--- DATA EXTRACT Enclosed Below ---

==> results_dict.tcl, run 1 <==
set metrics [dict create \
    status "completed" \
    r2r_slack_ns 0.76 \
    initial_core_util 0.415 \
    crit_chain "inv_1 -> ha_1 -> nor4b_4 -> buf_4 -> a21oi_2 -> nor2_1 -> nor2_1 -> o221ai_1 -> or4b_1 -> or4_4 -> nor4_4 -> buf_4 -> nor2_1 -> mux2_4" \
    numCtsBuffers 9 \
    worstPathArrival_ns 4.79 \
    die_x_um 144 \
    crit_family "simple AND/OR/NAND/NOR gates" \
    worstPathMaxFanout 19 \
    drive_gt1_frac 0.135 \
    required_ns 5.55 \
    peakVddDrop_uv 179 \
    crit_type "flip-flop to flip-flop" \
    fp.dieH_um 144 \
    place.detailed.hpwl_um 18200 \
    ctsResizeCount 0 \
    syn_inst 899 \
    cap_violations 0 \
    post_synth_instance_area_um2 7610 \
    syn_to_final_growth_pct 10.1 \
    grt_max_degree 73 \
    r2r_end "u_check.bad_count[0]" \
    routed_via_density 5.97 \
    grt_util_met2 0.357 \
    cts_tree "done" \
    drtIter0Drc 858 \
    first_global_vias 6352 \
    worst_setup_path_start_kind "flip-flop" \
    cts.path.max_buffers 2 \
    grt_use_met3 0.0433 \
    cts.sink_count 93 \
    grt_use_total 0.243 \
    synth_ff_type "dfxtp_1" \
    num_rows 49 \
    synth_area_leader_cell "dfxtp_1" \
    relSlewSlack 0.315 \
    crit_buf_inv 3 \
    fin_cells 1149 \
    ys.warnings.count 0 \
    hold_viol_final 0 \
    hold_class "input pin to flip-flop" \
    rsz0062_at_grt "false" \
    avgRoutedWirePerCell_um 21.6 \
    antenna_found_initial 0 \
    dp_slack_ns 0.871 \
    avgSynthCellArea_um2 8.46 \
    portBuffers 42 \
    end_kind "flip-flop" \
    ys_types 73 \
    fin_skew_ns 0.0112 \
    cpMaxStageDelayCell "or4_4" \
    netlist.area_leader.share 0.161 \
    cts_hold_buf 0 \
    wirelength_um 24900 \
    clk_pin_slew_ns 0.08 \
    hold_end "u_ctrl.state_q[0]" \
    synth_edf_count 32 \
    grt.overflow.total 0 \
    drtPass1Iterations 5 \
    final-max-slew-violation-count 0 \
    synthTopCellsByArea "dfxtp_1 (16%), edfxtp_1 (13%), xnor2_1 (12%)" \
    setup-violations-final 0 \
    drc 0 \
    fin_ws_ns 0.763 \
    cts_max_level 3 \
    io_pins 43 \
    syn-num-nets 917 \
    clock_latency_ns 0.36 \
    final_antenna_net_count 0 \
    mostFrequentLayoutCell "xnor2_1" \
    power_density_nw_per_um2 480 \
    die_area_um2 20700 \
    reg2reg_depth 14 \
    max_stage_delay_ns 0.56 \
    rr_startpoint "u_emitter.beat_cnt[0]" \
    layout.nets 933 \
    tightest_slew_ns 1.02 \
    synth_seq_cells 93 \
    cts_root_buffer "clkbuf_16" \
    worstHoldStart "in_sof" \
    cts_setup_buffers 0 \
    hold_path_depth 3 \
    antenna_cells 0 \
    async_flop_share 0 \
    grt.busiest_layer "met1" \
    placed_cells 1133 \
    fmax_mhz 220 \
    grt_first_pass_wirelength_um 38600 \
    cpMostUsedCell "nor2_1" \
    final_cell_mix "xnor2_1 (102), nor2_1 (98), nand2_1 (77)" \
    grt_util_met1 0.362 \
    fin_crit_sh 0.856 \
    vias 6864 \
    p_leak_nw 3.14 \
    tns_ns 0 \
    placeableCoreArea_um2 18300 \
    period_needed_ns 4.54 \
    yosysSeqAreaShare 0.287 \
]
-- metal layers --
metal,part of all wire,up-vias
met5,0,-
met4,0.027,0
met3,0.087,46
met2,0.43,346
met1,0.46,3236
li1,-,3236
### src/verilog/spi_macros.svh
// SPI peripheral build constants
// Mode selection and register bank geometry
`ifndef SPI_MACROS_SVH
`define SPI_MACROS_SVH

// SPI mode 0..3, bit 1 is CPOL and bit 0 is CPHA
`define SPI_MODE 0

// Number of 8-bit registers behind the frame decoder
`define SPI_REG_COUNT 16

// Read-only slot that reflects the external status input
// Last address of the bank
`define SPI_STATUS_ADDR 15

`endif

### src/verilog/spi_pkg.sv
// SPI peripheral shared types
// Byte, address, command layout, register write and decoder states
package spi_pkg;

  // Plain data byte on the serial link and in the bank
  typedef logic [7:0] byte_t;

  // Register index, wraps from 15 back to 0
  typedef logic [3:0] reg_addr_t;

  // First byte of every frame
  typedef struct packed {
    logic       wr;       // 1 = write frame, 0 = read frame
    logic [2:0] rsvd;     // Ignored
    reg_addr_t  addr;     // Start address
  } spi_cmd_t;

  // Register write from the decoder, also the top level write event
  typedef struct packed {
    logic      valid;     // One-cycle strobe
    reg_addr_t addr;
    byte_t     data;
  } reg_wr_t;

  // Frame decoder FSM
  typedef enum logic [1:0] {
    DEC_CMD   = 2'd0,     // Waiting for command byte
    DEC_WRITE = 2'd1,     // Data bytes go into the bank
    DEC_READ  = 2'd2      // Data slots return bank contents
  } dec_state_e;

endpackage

--- End of Enclosed DATA EXTRACT ---

WHAT THE EXERCISE ASKS - Up to and including the line with "initial_core_util 0.415 \", reproduce the material above exactly as it appears, starting from its first line.

RESULT -
==> results_dict.tcl, run 1 <==
set metrics [dict create \
    status "completed" \
    r2r_slack_ns 0.76 \
    initial_core_util 0.415 \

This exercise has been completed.